<file path="config.mk">
export PLATFORM = sky130hd
export DESIGN_NAME = param_updown_counter_flat
export DESIGN_NICKNAME = d
export VERILOG_FILES = /design/src/rtl/param_updown_counter_if.sv /design/src/rtl/param_updown_counter.sv /design/src/flat_wrapper.sv
export SDC_FILE = /design/constraint.sdc
export NUM_CORES = 1
export LEC_CHECK = 0
export CORE_UTILIZATION = 55
export CTS_CLUSTER_SIZE = 14
export DETAILED_ROUTE_END_ITERATION = 12
export PLACE_DENSITY = 0.87
export SETUP_SLACK_MARGIN = 0.3
export SLEW_MARGIN = 20
export SYNTH_ARGS = -nofsm -noshare
export SYNTH_HDL_FRONTEND = slang
export SYNTH_SLANG_ARGS = --single-unit
</file>
<file path="constraint.sdc">
create_clock -name clk -period 5.1 [get_ports clk]
set_input_delay 1.02 -clock clk [delete_from_list [all_inputs] [get_ports clk]]
set_output_delay 1.02 -clock clk [all_outputs]
set_load 0.01 [all_outputs]
</file>
<file path="src/rtl/param_updown_counter_if.sv">
// Control/status bundle for param_updown_counter: the master drives the
// controls and the slave returns count, tc, busy, done and snap.
interface param_updown_counter_if #(
  parameter int WIDTH  = 8,
  parameter int STEP_W = 4
);
  logic              en;
  logic              load;
  logic [WIDTH-1:0]  load_val;
  logic              up;
  logic [STEP_W-1:0] step;
  logic [WIDTH-1:0]  limit;
  logic [1:0]        mode;
  logic              start;
  logic              stop;
  logic              oe;
  logic              capture;
  logic [WIDTH-1:0]  count;
  logic              tc;
  logic              busy;
  logic              done;
  logic [WIDTH-1:0]  snap;

  modport master (
    output en, load, load_val, up, step, limit, mode, start, stop, oe, capture,
    input  count, tc, busy, done, snap
  );

  modport slave (
    input  en, load, load_val, up, step, limit, mode, start, stop, oe, capture,
    output count, tc, busy, done, snap
  );
endinterface

</file>
<file path="src/rtl/param_updown_counter.sv">
// Up/down counter with wrap, modulo and one-shot modes plus an IDLE/RUN/DONE FSM.
// Optional snapshot register is enabled by defining PCNT_SNAPSHOT_EN.
module param_updown_counter #(
  parameter int WIDTH  = 8,
  parameter int STEP_W = 4
) (
  input  logic clk,
  input  logic rst_n,
  param_updown_counter_if.slave bus
);

  typedef enum logic [1:0] {S_IDLE, S_RUN, S_DONE} state_e;

  localparam logic [WIDTH:0] ONE = {{WIDTH{1'b0}}, 1'b1};

  state_e           state_q, state_d;
  logic [WIDTH-1:0] cnt_q, cnt_d, stepped;
  logic             tc_q, tc_d, busy_q, done_q;
  logic             wrap, hit, count_now;
  logic [WIDTH:0]   ext_cnt, ext_step, ext_lim, sum, diff, mod_up, mod_dn;

  // All arithmetic is one bit wider so limit = all-ones never loses a carry.
  always_comb begin
    ext_cnt  = {1'b0, cnt_q};
    ext_step = {{(WIDTH+1-STEP_W){1'b0}}, bus.step};
    ext_lim  = {1'b0, bus.limit};
    sum      = ext_cnt + ext_step;
    diff     = ext_cnt - ext_step;
    mod_up   = sum - ext_lim - ONE;
    mod_dn   = ext_cnt + ext_lim + ONE - ext_step;
    stepped  = cnt_q;
    wrap     = 1'b0;
    hit      = 1'b0;
    if (bus.step != '0) begin
      case (bus.mode)
        2'b01: begin
          if (cnt_q > bus.limit) begin
            stepped = '0;
            wrap    = 1'b1;
          end else if (bus.up) begin
            if (sum > ext_lim) begin
              stepped = mod_up[WIDTH-1:0];
              wrap    = 1'b1;
            end else begin
              stepped = sum[WIDTH-1:0];
            end
          end else begin
            if (ext_cnt < ext_step) begin
              stepped = mod_dn[WIDTH-1:0];
              wrap    = 1'b1;
            end else begin
              stepped = diff[WIDTH-1:0];
            end
          end
        end
        2'b10: begin
          if (bus.up) begin
            if (sum >= ext_lim) begin
              stepped = bus.limit;
              hit     = 1'b1;
            end else begin
              stepped = sum[WIDTH-1:0];
            end
          end else begin
            if (ext_cnt <= ext_step) begin
              stepped = '0;
              hit     = 1'b1;
            end else begin
              stepped = diff[WIDTH-1:0];
            end
          end
        end
        default: begin
          stepped = bus.up ? sum[WIDTH-1:0] : diff[WIDTH-1:0];
          wrap    = bus.up ? sum[WIDTH]     : diff[WIDTH];
        end
      endcase
    end
  end

  // Load owns the count register; stop/start still steer the FSM alongside it.
  always_comb begin
    count_now = (state_q == S_RUN) && bus.en && !bus.load && !bus.stop;
    cnt_d     = bus.load ? bus.load_val : (count_now ? stepped : cnt_q);
    tc_d      = count_now && (wrap || hit);
    state_d   = state_q;
    if (bus.stop && state_q != S_IDLE)       state_d = S_IDLE;
    else if (bus.start && state_q != S_RUN)  state_d = S_RUN;
    else if (count_now && hit)               state_d = S_DONE;
  end

  always_ff @(posedge clk or negedge rst_n) begin
    if (!rst_n) begin
      state_q <= S_IDLE;
      cnt_q   <= '0;
      tc_q    <= 1'b0;
      busy_q  <= 1'b0;
      done_q  <= 1'b0;
    end else begin
      state_q <= state_d;
      cnt_q   <= cnt_d;
      tc_q    <= tc_d;
      busy_q  <= (state_d == S_RUN);
      done_q  <= (state_d == S_DONE);
    end
  end

`ifdef PCNT_SNAPSHOT_EN
  logic [WIDTH-1:0] snap_q;

  always_ff @(posedge clk or negedge rst_n) begin
    if (!rst_n)           snap_q <= '0;
    else if (bus.capture) snap_q <= cnt_d;
  end

  assign bus.snap = snap_q;
  logic unused_bits;
  assign unused_bits = ^{mod_up[WIDTH], mod_dn[WIDTH]};
`else
  assign bus.snap = '0;
  logic unused_bits;
  assign unused_bits = ^{mod_up[WIDTH], mod_dn[WIDTH], bus.capture};
`endif

  assign bus.count = bus.oe ? cnt_q : '0;
  assign bus.tc    = tc_q;
  assign bus.busy  = busy_q;
  assign bus.done  = done_q;

endmodule

</file>
<file path="src/flat_wrapper.sv">
// flat-port wrapper written by rule: the top's interface ports become plain ports
module param_updown_counter_flat 
#(
  parameter int WIDTH  = 8,
  parameter int STEP_W = 4
)
  (clk, rst_n, bus_en, bus_load, bus_load_val, bus_up, bus_step, bus_limit, bus_mode, bus_start, bus_stop, bus_oe, bus_capture, bus_count, bus_tc, bus_busy, bus_done, bus_snap);
  param_updown_counter_if #(.WIDTH(WIDTH), .STEP_W(STEP_W)) bus_i ();
  input  logic clk;
  input  logic rst_n;
  input wire logic [$bits(bus_i.en)-1:0] bus_en;
  input wire logic [$bits(bus_i.load)-1:0] bus_load;
  input wire logic [$bits(bus_i.load_val)-1:0] bus_load_val;
  input wire logic [$bits(bus_i.up)-1:0] bus_up;
  input wire logic [$bits(bus_i.step)-1:0] bus_step;
  input wire logic [$bits(bus_i.limit)-1:0] bus_limit;
  input wire logic [$bits(bus_i.mode)-1:0] bus_mode;
  input wire logic [$bits(bus_i.start)-1:0] bus_start;
  input wire logic [$bits(bus_i.stop)-1:0] bus_stop;
  input wire logic [$bits(bus_i.oe)-1:0] bus_oe;
  input wire logic [$bits(bus_i.capture)-1:0] bus_capture;
  output wire logic [$bits(bus_i.count)-1:0] bus_count;
  output wire logic [$bits(bus_i.tc)-1:0] bus_tc;
  output wire logic [$bits(bus_i.busy)-1:0] bus_busy;
  output wire logic [$bits(bus_i.done)-1:0] bus_done;
  output wire logic [$bits(bus_i.snap)-1:0] bus_snap;
  assign bus_i.en = bus_en;
  assign bus_i.load = bus_load;
  assign bus_i.load_val = bus_load_val;
  assign bus_i.up = bus_up;
  assign bus_i.step = bus_step;
  assign bus_i.limit = bus_limit;
  assign bus_i.mode = bus_mode;
  assign bus_i.start = bus_start;
  assign bus_i.stop = bus_stop;
  assign bus_i.oe = bus_oe;
  assign bus_i.capture = bus_capture;
  assign bus_count = bus_i.count;
  assign bus_tc = bus_i.tc;
  assign bus_busy = bus_i.busy;
  assign bus_done = bus_i.done;
  assign bus_snap = bus_i.snap;
  param_updown_counter #(.WIDTH(WIDTH), .STEP_W(STEP_W)) u_core (.clk(clk), .rst_n(rst_n), .bus(bus_i));
endmodule
</file>
# [Word level (Yosys, flattened, before mapping)]
# Cells that the tools add are included.
# W data, S select, Z words.
[word_totals] ff_bits=13 in_bits=31 output_inout_bits=19 elab_cells=66
[classes] add_sub_neg=7 order_cmp=5 n_eq_ne=6 muxes=28 n_reduce_logical=15
[op_table] cell="$mux W8" n=12
[op_table] cell="$pmux W8 S2" n=1
[op_table] cell="$mux W1" n=11
[op_table] cell="$add A8 B4 Y9" n=1
[op_table] cell="$ge A9 B8 Y1" n=1
[op_table] cell="$gt A9 B8 Y1" n=1
[op_table] cell="$sub A8 B4 Y9" n=1
[op_table] cell="$add A8 B1 Y8 const B" n=1
[op_table] cell="$add A8 B8 Y8" n=1
[op_table] cell="$gt A8 B8 Y1" n=1
[op_table] cell="$le A8 B4 Y1" n=1
[op_table] cell="$lt A8 B4 Y1" n=1
[op_table] cell="$sub A8 B1 Y8 const B" n=1
[op_table] cell="$sub A8 B4 Y8" n=1
[op_table] cell="$sub A8 B8 Y8" n=1
[op_table] cell="$logic_and A1 B1 Y1" n=7
[op_table] cell="$eq A2 B1 Y1 const B" n=3
[op_table] cell="$mux W2" n=3
[op_table] cell="$reduce_bool A2 Y1" n=3
[op_table] cell="$eq A2 B2 Y1 const B" n=2
[op_table] cell="$reduce_bool A4 Y1" n=1
[op_table] cell="$logic_not A1 Y1" n=2
[op_table] cell="$ne A2 B1 Y1 const B" n=1
[op_table] cell="$pmux W1 S2" n=1
[op_table] cell="2 further kinds" n=2

# [Longest topological paths before layout]
# Gate-level depths: netlist of the first run.
[depth] depth_word=11 ltp_mapped=17 depth_no_buf=15

# [Worst setup path before layout of the first run]
# Ideal clock, no wire load.
[synth_timing] kind="input -> register" from="input bus_step[2]" to="register u_core.cnt_q[6]" setup_ns=0.131 arrival_ns=4.006 required_ns=4.969 setup_slack_ns=0.962 cell_stages=15 cell_sequence="inv_1 -> ha_1 -> buf_2 -> nor3b_1 -> o31ai_1 -> a21oi_1 -> xnor2_1 -> ha_1 -> o21ai_0 -> a21boi_0 -> o22ai_1 -> nand3_2 -> a21oi_1 -> a2111oi_0 -> or3_1"
[synth_via] elab_chain_cells=10
[synth_lines] element="start, declared" line_no="flat_wrapper.sv:15" text="input wire logic [$bits(bus_i.step)-1:0] bus_step;"
[synth_lines] element="$add A8 B4 Y9" line_no="param_updown_counter.sv:27" text="sum = ext_cnt + ext_step;"
[synth_lines] element="$sub A8 B8 Y8" line_no="param_updown_counter.sv:29" text="mod_up = sum - ext_lim - ONE;"
[synth_lines] element="$sub A8 B1 Y8" line_no="param_updown_counter.sv:29"
[synth_lines] element="$mux W8" line_no="param_updown_counter.sv:41" text="if (sum > ext_lim) begin"
[synth_lines] element="$mux W8" line_no="param_updown_counter.sv:40" text="end else if (bus.up) begin"
[synth_lines] element="$mux W8" line_no="param_updown_counter.sv:37" text="if (cnt_q > bus.limit) begin"
[synth_lines] element="$pmux W8 S2" line_no="param_updown_counter.sv:35" text="case (bus.mode)"
[synth_lines] element="$mux W8" line_no="param_updown_counter.sv:34" text="if (bus.step != '0) begin"
[synth_lines] element="$mux W8 (2 in a row)" line_no="param_updown_counter.sv:84" text="cnt_d = bus.load ? bus.load_val : (count_now ? stepped : cnt_q);"
[synth_lines] element="end signal, assigned" line_no="param_updown_counter.sv:101" text="cnt_q <= cnt_d;"
[synth_lines] element="end, declared" line_no="param_updown_counter.sv:17" text="logic [WIDTH-1:0] cnt_q, cnt_d, stepped;"
# Several ways; a longest one is shown, not always the timed one. The select of a mux whose other input is x is not followed.
# A chain may end at the register's enable or synchronous reset.

# [Worst setup path in the final report of the first run]
[layout_timing] from="input bus_step[0]" to="register u_core.cnt_q[2]"
# Same word-level chain as after synthesis.

==> results of run 1 <==
-- worst reg2reg max path, stage by stage, from the launching register on --
cell and delay, ns:
dfrtp_1 0.65, ha_1 0.37, nor3b_2 0.34, o31ai_4 0.12, a21oi_1 0.19, xnor2_1 0.19, ha_1 0.28, o21ai_0 0.13
a21boi_0 0.33, o22ai_2 0.16, o21ai_4 0.29, nor2_1 0.07, a2111oi_0 0.41, buf_4 0.19, o32a_1 0.17
-- final cells by class --
class | instances | share of cell area (%)
clock buffer | 4 | 1.22
sequential | 13 | 8.78
multi-input combinational | 317 | 67.7
inverter | 48 | 4.86
tap | 70 | 2.36
timing repair buffer | 61 | 15.1
-- cell usage after synthesis (all sizes together), types with 3 or more instances --
library cell and n:
inv 47, ha 39, nand2 25, a21oi 24
nor2 22, xnor2 20, o21ai 19, buf 14
dfrtp 13, mux2i 12, and2 10, nor3 10
a211oi 8, a31oi 8, nand3 8, a21o 7
fa 7, a2111oi 6, clkbuf 6, nand2b 6
xor2 6, o221ai 5, nand4 4, nor2b 4
o211ai 4, or3 4, a211o 3, o311a 3
o32a 3
-- metrics by stage --
step | std cells | utilization [%]
detailed placement | 508 | 68.7
CTS | 512 | 69.6
finish | 513 | 70.7
global route | 513 | 70.7
global placement | 508 | 68.7
floorplan | 398 | -
-- state kept, by name, summed over array words and instances (netlist names) --
name,flops
u_core.cnt_q,8
u_core.bus.tc,1
u_core.bus.done,1
u_core.state_q,2
u_core.bus.busy,1
-- worst min path at each step --
| stage | cells past startpoint | slack, ns | endpoint |
|---|---|---|---|
| floorplan | 1 | 0.49 | u_core.bus.done |
| global placement | 1 | 0.54 | u_core.bus.done |
| detailed placement | 1 | 0.57 | u_core.bus.done |
| CTS | 1 | 0.57 | u_core.bus.done |
| global route | 1 | 0.61 | u_core.bus.done |
| finish | 1 | 0.59 | u_core.bus.done |
-- what timing repair did --
item,in CTS,in global routing
hold endpoints to repair,0,0
gates resized for setup,1,8
pin swaps,0,2
buffers inserted,0,1
endpoints found under the setup margin,4,13
-- report_power, final --
part / internal (uW) / switching [uW] / total [uW]
clock network: 55.4 / 40.8 / 96.2
logic: 375 / 480 / 855
registers: 116 / 30.7 / 146
-- cell usage in the layout, fill, tap and decap left out, types with 13 or more instances in the layout --
cell type        instances
inv_1                   47
clkdlybuf4s50_1         40
ha_1                    39
nand2_1                 25
a21oi_1                 23
nor2_1                  22
buf_4                   21
xnor2_1                 19
o21ai_0                 15
dfrtp_1                 13
-- layer usage --
metal | up-vias | global-route usage (%) | share of wire (%)
li1 | 1516 | - | -
met4 | 0 | 14.2 | 4.6
met2 | 192 | 56.8 | 48
met1 | 1517 | 39.6 | 39
met5 | - | 0 | 0
met3 | 48 | 5.95 | 8.2
-- logic make-up (layout without fill, tap and decap cells) --
family | Yosys count | after routing | share of synthesized area [%]
AO/OA/AOI/OAI | 115 | 115 | 27.4
AND/OR/NAND/NOR | 109 | 109 | 19.4
buffers and inverters | 68 | 113 | 10.3
adder cells (fa/ha/maj) | 46 | 46 | 20.5
XOR/XNOR | 26 | 26 | 7.43
multiplexers | 13 | 13 | 4.28
flip-flops | 13 | 13 | 10.6
other | 1 | 8 | 0.122
==> impl_results.md, run 1 <==
* Outcome: finished, final reports clean
* Setup ws final at around 0.44 ns
* Arrival time at the worst endpoint at a little under 5 ns
* Via count at about 3300
* Row cnt at 26
* Fin Hold WS at slightly below 0.6 ns
* First-pass GRT wire length at 15300 um
* Worst Hold Launch: u_core.state_q[0]
* Leakage at approximately 0.0017 uW
* Setup CP Type: in -> reg
* Worst path cell trace: clkdlybuf4s50_1 -> ha_1 -> fa_1 -> nor2b_1 -> o21ai_1 -> nand2_1 -> xnor2_2 -> ha_1 -> nand2_1 -> o21ai_1 -> o22ai_2 -> o21ai_4 -> nor2_1 -> a2111oi_0 -> buf_4 -> o32a_1
* Ys flop type: dfrtp_1
* Final max-slew violation count at 0
* Distinct cells, synth at between 70 and 80
* EDFF count, synth at 0
* Synth Warn # at 0
* Root buf cell: clkbuf_8
* Largest net degree at the start of global routing at 23
* WP buf/inv at 2
* Die span in y at roughly 77 um
* GRT Residual Overflow at 0
* Core area at about 5200 sq um
* Total Nets Final at 521
* Max Cap Violations at 0
* Clock Path Buffers at 2
* Tightest Hold Check Type: reg -> reg
* Die Footprint at just under 6000 sq um
* CTS tree: yes
* Worst-path clk slew at 0.06 ns
* RSZ-0062 raised after global routing: true
* Max Clk Rate at around 0.21 GHz
* Seq. cell area at 325 sq um
* Number of DRC markers in iteration 0 at about 320
* Pre-Repair DR Iteration Count at 6
* CTS buffer count at 3
* Cells after Synth at around 390
* Min Tclk post-route at around 4.7 ns
* Final setup violation count at 0
* Critical path fanouts, max at 8
* WP depth at 16
* Post-DP HPWL at 7550 um
* Reg2Reg Capture Point: u_core.cnt_q[2]
* Initial antenna violation count at 0
* Worst EP required at about 5.3 ns
* Number of synthesized register bits at 13
* Tot GR Track Use at 32.9%
* Cts hold-fix bufs at 0
* Htree depth at 1
* Syn avg cell area at 7.84 sq um
* Crit path to: u_core.cnt_q[2]
* DRC viols at 0
* Global placement routability congestion at slightly below 1
* Vias per cell at 6.38
* Hold Vio Cnt, Final at 0
* Power per Cell Area at between 200 and 300 nW/um^2
* FFs w/ async S/R, synth at 100%
* Area contributors post-synth: ha_1, dfrtp_1, inv_1
* I/O pins at 50
* Fin crit share at between 90 and 100%
* Setup TNS at 0 ns
* Worst vdd ir at 0.205 mV
* Crit. Startpoint: bus_step[0]
* Crit-path leading delay family: compound AO/OA/AOI/OAI gates
* Synth top area share at approximately 16%
* Slew @ Worst Pin at around 0.93 ns
* Vias in the first global route at between 3000 and 4000
* Slowest cell on the critical path: clkdlybuf4s50_1
* Total power at between 1000 and 1500 uW
* CP peak stage delay at roughly 0.43 ns
* Antenna Violating Nets Remaining at 0
* Final clock skew at 0.00320 ns
* Final instance area at between 3000 and 4000 sq um
* FF-to-FF Start: u_core.cnt_q[1]
* Drt wl/cell at between 15 and 20 um
* Worst reg2reg path depth at 14
* Fillers at approximately 430
* Crit start category: input pin
* Area Overhead vs Synth at 20.8%
* Layout cell share with drive strength beyond 1 at between 10% and 20%
* Port bufs at 40
* Crit end category: register
* Post-synthesis sequential area ratio at between 10% and 20%
* Worst slew margin at 37.8%
* Mapped Area at 3070 sq um
* Routed WL at about 9700 um
* Reg2reg setup slack at ~1.1 ns
* Die extent in x at about 77 um
* Synth area leader: ha_1
* Clk_lat worst skew at about 0.25 ns
* Clk sinks at 13
* Placement Cell Area at roughly 3600 sq um
* Combined area of the multi-input logic cells at between 2000 and 3000 sq um
* # diodes at 0
* Setup WS pre-CTS at around 0.012 ns
* Initial Utilization at 58.6%
Power figures use the tool's default switching activity.
==> run 2, diff against run 1 <==
Settings changed: CORE_MARGIN set to 5.
==> impl_results.md, run 2 (same netlist as run 1, synthesis figures left out) <==
* Setup CP Type: in -> reg
* Crit end category: register
* First-pass GRT wire length at 15000 um (-2.1%)
* Max Cap Violations at 0 (unchanged)
* Worst-path clk slew at 0.06 ns (about the same)
* Clock power frac at 8.9% (about the same)
* Vias in the first global route at 3221 (-0.62%)
* Leakage at 0.00163 uW (-2.0%)
* Worst EP required at 5.23 ns (-0.05 ns)
* Htree depth at 1 (unchanged)
* Row cnt at 27 (+3.8%)
* Reg with most FFs: u_core.cnt_q
* Reg2reg setup slack at 1.08 ns (-0.06 ns)
* Number of flip-flops in the largest register at 8 (unchanged)
* Reg2Reg Capture Point: u_core.cnt_q[6]
* Clk_lat worst skew at 0.25 ns (about the same)
* Worst Hold Launch: u_core.state_q[0]
* Slew @ Worst Pin at 0.955 ns (+0.0248 ns)
* # diodes at 0 (unchanged)
* Layout cell share with drive strength beyond 1 at 10.1% (-1.4 points)
* Routed WL at 9660 um (-0.50%)
* Worst slew margin at 36.1% (-1.7 points)
* Die extent in x at 84.7 um (+10%)
* Crit. Startpoint: bus_step[1]
* GRT Residual Overflow at 0 (unchanged)
* Sequential Power Share at 13.4% (about the same)
* Worst path cell trace: clkdlybuf4s50_1 -> inv_1 -> ha_1 -> nor3b_2 -> o31ai_4 -> a21oi_1 -> xnor2_1 -> ha_1 -> o21ai_0 -> a21boi_0 -> o22ai_2 -> buf_4 -> nand3_4 -> a21oi_1 -> a2111oi_0 -> or3_1
* Total power at 1080 uW (-1.3%)
* Worst vdd ir at 0.177 mV (-14%)
* Die Footprint at 7170 sq um (+22%)
* Clk sinks at 13 (unchanged)
* Core area at 5470 sq um (+4.5%)
* Setup TNS at 0 ns (unchanged)
* Area Overhead vs Synth at 19.2%
* Final clock skew at 0.00262 ns (-0.000586 ns)
* Outcome: finished, final reports clean
* Pre-Repair DR Iteration Count at 7 (+1)
* CP peak stage delay at 0.49 ns (+0.06 ns)
* Power per Cell Area at 297 nW/um^2 (about the same)
* Cts hold-fix bufs at 0 (unchanged)
* RSZ-0062 raised after global routing: false
* Arrival time at the worst endpoint at 4.80 ns (-0.04 ns)
* Critical path fanouts, max at 10 (+2)
* Root buf cell: clkbuf_8
* Min Tclk post-route at 4.68 ns (+0.0131 ns)
* Fillers at 462 (+8.2%)
* Internal power at 533 uW (-2.4%)
* Crit start category: input pin
* Global placement routability congestion at 0.974 (-0.70%)
* Initial antenna violation count at 0 (unchanged)
* Initial Utilization at 56.0% (-2.5 points)
* Fin crit share at 91.7% (+0.26 points)
* Final instance area at 3650 sq um (-1.3%)
* Final max-slew violation count at 0 (unchanged)
* Die span in y at 84.7 um (+10%)
* Logic pwr share at 77.6% (-0.3 points)
* Max Clk Rate at 0.214 GHz (-0.28%)
* Commonest non-fill, non-tap cell in the layout: inv_1
* Most frequent cells in the layout: inv_1, clkdlybuf4s50_1, ha_1
* Via count at 3325 (+1.6%)
* DRC viols at 0 (unchanged)
* Vias per cell at 6.55 (+2.6%)
* CTS tree: yes
* Tot GR Track Use at 25.8% (-7.1 points)
* P_sw at 551 uW (-0.16%)
* Hold Path Cell Cnt at 1 (unchanged)
* Total Nets Final at 514 (-1.3%)
* Setup ws final at 0.422 ns (-0.0131 ns)
* Antenna Violating Nets Remaining at 0 (unchanged)
* CTS buffer count at 3 (unchanged)
* Placement Cell Area at 3550 sq um (-1.4%)
* Final core occ at 66.8% (-3.9 points)
* Port bufs at 40 (unchanged)
* Setup WS pre-CTS at 0.00187 ns (-0.0101 ns)
* Post-DP HPWL at 7630 um (+1.2%)
* Switching part of the total at 50.8% (+0.57 points)
* Worst reg2reg path depth at 14 (unchanged)
* Crit path to: u_core.cnt_q[6]
* Hold Vio Cnt, Final at 0 (unchanged)
* Final setup violation count at 0 (unchanged)
* Clock Path Buffers at 2 (unchanged)
* Regs by FF count: u_core.cnt_q (8), u_core.state_q (2)
* FF-to-FF Start: u_core.cnt_q[1]
* Tightest Hold Check Type: reg -> reg
* I/O pins at 50 (unchanged)
* Largest net degree at the start of global routing at 23 (unchanged)
* Number of DRC markers in iteration 0 at 243 (-24%)
* Slowest cell on the critical path: clkdlybuf4s50_1
* Drt wl/cell at 19.0 um (+0.47%)
==> run 2: cell types whose count changed in the layout (fill, tap and decap cells not counted), sizes merged <==
cell	delta
buf	-7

Aim of the exercise — Restate word for word the lines of the data above, starting at the line containing "Utilization at 58.6%" and ending at the line containing "max at 10 (+2)", both included, and nothing more.

Your solution —
* Initial Utilization at 58.6%
Power figures use the tool's default switching activity.
==> run 2, diff against run 1 <==
Settings changed: CORE_MARGIN set to 5.
==> impl_results.md, run 2 (same netlist as run 1, synthesis figures left out) <==
* Setup CP Type: in -> reg
* Crit end category: register
* First-pass GRT wire length at 15000 um (-2.1%)
* Max Cap Violations at 0 (unchanged)
* Worst-path clk slew at 0.06 ns (about the same)
* Clock power frac at 8.9% (about the same)
* Vias in the first global route at 3221 (-0.62%)
* Leakage at 0.00163 uW (-2.0%)
* Worst EP required at 5.23 ns (-0.05 ns)
* Htree depth at 1 (unchanged)
* Row cnt at 27 (+3.8%)
* Reg with most FFs: u_core.cnt_q
* Reg2reg setup slack at 1.08 ns (-0.06 ns)
* Number of flip-flops in the largest register at 8 (unchanged)
* Reg2Reg Capture Point: u_core.cnt_q[6]
* Clk_lat worst skew at 0.25 ns (about the same)
* Worst Hold Launch: u_core.state_q[0]
* Slew @ Worst Pin at 0.955 ns (+0.0248 ns)
* # diodes at 0 (unchanged)
* Layout cell share with drive strength beyond 1 at 10.1% (-1.4 points)
* Routed WL at 9660 um (-0.50%)
* Worst slew margin at 36.1% (-1.7 points)
* Die extent in x at 84.7 um (+10%)
* Crit. Startpoint: bus_step[1]
* GRT Residual Overflow at 0 (unchanged)
* Sequential Power Share at 13.4% (about the same)
* Worst path cell trace: clkdlybuf4s50_1 -> inv_1 -> ha_1 -> nor3b_2 -> o31ai_4 -> a21oi_1 -> xnor2_1 -> ha_1 -> o21ai_0 -> a21boi_0 -> o22ai_2 -> buf_4 -> nand3_4 -> a21oi_1 -> a2111oi_0 -> or3_1
* Total power at 1080 uW (-1.3%)
* Worst vdd ir at 0.177 mV (-14%)
* Die Footprint at 7170 sq um (+22%)
* Clk sinks at 13 (unchanged)
* Core area at 5470 sq um (+4.5%)
* Setup TNS at 0 ns (unchanged)
* Area Overhead vs Synth at 19.2%
* Final clock skew at 0.00262 ns (-0.000586 ns)
* Outcome: finished, final reports clean
* Pre-Repair DR Iteration Count at 7 (+1)
* CP peak stage delay at 0.49 ns (+0.06 ns)
* Power per Cell Area at 297 nW/um^2 (about the same)
* Cts hold-fix bufs at 0 (unchanged)
* RSZ-0062 raised after global routing: false
* Arrival time at the worst endpoint at 4.80 ns (-0.04 ns)
* Critical path fanouts, max at 10 (+2)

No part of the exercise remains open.